_SUPPLIED ENTRIES_

▽

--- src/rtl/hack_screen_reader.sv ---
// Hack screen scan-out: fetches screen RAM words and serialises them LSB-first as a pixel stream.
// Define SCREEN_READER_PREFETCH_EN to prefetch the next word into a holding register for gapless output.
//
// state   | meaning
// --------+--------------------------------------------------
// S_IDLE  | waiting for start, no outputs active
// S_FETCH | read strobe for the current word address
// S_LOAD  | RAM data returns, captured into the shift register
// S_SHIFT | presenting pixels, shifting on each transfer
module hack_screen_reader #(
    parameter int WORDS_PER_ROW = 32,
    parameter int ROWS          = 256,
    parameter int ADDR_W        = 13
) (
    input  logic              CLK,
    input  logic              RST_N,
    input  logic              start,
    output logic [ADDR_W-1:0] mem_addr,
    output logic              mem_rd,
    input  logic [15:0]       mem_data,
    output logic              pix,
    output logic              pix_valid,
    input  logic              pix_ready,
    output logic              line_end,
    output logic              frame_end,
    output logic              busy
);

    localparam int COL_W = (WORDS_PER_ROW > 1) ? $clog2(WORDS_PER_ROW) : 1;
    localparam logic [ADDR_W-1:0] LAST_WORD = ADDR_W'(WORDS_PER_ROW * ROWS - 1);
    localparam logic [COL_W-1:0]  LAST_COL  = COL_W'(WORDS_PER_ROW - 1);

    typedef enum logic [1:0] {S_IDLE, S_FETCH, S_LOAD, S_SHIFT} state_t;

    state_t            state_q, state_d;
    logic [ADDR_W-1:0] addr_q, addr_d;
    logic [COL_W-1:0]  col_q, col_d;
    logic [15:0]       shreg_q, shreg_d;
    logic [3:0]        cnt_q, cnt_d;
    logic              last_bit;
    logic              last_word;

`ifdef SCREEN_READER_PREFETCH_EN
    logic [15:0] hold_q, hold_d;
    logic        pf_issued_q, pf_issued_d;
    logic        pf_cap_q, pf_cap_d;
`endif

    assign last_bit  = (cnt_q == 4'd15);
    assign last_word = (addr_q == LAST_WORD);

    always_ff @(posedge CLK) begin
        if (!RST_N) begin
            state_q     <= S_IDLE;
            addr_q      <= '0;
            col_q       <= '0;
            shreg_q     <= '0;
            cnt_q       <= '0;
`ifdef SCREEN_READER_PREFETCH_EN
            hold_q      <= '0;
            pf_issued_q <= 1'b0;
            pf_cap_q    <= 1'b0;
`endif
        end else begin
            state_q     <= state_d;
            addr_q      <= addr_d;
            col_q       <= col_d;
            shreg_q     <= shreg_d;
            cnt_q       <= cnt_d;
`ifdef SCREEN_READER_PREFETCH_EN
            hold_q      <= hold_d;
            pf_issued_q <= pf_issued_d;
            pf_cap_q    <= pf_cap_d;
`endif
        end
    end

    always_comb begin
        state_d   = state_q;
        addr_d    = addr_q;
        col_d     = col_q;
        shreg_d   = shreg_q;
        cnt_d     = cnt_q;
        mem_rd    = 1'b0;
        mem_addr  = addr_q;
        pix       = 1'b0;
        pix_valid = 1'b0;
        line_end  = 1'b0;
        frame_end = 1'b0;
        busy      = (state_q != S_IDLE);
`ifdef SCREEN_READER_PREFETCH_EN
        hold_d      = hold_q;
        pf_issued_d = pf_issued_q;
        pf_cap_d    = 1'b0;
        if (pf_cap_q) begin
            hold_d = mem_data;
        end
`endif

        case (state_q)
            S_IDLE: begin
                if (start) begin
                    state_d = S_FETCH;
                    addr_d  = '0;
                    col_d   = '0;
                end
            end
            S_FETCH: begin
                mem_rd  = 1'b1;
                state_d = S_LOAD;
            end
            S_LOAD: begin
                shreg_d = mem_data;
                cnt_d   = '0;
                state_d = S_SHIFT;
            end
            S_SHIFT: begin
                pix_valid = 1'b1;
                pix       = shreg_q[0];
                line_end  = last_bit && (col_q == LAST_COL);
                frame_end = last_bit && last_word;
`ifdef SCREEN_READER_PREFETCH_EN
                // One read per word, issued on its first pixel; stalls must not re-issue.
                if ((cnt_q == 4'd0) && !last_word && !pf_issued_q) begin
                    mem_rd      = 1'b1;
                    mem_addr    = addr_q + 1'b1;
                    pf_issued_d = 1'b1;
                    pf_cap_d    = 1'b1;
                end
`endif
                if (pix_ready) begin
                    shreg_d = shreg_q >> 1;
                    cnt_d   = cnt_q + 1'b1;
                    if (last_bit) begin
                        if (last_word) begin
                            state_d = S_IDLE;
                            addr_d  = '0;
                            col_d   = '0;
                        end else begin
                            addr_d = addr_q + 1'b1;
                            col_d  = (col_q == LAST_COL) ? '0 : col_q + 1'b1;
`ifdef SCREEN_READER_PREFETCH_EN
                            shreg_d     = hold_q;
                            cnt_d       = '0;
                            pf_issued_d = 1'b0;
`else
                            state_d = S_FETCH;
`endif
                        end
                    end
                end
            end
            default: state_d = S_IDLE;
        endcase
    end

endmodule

△
▽

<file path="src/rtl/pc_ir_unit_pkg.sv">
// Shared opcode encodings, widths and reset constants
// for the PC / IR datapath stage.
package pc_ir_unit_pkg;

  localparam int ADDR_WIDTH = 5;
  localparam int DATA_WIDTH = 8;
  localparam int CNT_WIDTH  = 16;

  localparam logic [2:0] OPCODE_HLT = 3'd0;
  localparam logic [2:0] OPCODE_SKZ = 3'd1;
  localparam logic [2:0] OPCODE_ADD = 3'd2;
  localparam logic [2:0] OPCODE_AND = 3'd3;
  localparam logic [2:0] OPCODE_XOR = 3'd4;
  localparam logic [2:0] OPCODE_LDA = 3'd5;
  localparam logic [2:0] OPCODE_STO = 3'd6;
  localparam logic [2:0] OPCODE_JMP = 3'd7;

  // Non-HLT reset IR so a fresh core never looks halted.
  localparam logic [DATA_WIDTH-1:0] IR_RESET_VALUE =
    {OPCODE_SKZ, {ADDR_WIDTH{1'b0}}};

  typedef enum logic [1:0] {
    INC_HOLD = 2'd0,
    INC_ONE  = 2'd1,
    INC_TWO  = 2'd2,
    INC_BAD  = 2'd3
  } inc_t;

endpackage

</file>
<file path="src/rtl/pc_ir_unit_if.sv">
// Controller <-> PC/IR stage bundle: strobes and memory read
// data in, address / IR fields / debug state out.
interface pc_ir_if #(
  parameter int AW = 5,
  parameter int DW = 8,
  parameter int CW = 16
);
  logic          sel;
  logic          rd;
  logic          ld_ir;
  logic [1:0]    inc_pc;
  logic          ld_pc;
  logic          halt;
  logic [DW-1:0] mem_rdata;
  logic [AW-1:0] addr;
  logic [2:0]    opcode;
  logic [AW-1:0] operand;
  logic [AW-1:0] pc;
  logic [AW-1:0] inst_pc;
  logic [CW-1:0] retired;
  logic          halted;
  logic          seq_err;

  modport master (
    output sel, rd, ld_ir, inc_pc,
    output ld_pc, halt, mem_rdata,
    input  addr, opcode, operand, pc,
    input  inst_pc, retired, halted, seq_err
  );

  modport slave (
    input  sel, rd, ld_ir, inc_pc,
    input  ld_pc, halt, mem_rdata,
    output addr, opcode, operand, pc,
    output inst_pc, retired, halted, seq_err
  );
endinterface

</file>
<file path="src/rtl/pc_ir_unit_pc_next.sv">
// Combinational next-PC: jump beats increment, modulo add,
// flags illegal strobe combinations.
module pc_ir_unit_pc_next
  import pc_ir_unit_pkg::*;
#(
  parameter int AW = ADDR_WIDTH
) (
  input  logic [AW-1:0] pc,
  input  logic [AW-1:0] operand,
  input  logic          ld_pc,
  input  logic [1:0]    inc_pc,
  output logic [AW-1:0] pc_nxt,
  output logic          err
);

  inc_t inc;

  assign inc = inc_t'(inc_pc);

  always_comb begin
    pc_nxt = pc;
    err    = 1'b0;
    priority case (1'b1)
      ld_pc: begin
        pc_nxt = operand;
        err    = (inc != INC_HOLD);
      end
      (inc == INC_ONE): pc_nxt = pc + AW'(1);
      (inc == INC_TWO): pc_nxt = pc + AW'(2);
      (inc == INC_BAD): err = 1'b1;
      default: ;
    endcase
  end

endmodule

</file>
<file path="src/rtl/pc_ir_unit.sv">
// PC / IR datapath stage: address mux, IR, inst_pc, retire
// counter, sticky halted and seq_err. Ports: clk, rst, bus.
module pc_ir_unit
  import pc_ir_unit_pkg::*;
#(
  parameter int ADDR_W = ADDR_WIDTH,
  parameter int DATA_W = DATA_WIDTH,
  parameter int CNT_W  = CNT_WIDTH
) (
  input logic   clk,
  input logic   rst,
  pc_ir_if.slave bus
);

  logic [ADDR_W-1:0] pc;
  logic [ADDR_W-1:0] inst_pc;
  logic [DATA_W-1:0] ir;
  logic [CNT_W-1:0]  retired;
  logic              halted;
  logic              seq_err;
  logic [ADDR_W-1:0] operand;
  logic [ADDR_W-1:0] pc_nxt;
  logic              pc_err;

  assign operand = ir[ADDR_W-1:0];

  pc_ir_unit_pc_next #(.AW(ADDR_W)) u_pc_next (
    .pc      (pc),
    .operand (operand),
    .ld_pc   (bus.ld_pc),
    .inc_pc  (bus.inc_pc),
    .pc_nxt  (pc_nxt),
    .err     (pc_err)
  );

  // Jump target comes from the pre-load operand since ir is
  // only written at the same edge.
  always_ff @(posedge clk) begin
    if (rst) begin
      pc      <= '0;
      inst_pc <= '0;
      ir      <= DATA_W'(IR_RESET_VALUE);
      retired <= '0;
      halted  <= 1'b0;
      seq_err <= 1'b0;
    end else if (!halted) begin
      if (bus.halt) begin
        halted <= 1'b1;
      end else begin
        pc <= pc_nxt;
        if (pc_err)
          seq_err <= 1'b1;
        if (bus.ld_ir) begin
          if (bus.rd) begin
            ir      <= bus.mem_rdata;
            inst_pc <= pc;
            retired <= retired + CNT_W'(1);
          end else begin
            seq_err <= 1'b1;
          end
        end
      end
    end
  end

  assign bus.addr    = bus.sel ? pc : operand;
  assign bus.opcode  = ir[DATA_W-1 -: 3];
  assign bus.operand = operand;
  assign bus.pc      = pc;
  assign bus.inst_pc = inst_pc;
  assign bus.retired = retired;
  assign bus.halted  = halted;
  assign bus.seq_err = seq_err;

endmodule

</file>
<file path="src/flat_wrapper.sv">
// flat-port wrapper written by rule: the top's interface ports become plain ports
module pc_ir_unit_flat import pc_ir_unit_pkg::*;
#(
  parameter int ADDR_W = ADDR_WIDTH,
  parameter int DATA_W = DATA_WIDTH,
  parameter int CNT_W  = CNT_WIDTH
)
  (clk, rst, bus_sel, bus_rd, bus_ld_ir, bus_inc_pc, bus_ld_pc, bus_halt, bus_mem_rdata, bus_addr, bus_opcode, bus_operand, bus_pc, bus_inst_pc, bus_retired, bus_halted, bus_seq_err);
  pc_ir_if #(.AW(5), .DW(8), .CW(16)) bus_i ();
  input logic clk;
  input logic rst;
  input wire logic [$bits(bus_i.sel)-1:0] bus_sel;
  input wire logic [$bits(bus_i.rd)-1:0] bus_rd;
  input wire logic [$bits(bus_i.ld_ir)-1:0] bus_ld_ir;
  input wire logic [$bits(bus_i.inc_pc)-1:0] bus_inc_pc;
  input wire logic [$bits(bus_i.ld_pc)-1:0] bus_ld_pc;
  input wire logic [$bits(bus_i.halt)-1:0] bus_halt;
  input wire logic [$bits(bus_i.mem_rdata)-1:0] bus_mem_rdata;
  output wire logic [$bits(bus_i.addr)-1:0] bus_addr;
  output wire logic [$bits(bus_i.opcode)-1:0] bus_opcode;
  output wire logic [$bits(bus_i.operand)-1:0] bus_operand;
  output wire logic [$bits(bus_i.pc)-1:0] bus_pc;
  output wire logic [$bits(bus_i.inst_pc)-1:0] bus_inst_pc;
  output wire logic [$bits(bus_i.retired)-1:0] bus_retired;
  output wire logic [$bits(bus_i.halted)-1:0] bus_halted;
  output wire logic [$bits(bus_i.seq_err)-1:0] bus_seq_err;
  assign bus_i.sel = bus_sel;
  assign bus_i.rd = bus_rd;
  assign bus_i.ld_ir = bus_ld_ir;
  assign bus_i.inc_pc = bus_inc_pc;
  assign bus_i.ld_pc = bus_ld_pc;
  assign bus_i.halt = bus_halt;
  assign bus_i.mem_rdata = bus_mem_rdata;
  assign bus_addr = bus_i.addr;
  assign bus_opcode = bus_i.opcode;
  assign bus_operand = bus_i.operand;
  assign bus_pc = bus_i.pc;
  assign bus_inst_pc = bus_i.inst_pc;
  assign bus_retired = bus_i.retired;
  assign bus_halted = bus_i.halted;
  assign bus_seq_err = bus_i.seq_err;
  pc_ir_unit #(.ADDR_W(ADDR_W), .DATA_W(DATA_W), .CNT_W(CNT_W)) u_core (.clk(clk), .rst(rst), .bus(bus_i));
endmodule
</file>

△

_REQUIRED WORK_
Each line above that includes "start" should be shown.

_RESULT_
// S_IDLE  | waiting for start, no outputs active
    input  logic              start,
                if (start) begin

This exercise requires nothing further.